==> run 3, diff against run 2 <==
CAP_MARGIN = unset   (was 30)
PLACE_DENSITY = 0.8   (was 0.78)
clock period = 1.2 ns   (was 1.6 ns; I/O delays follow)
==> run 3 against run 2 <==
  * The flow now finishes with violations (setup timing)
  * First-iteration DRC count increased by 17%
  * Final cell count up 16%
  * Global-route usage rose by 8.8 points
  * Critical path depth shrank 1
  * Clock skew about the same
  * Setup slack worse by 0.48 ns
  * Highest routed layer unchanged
=======
# Your instructions:
Note every line of the records that holds the word "count", and copy it.

# Worked solution:
  * First-iteration DRC count increased by 17%
  * Final cell count up 16%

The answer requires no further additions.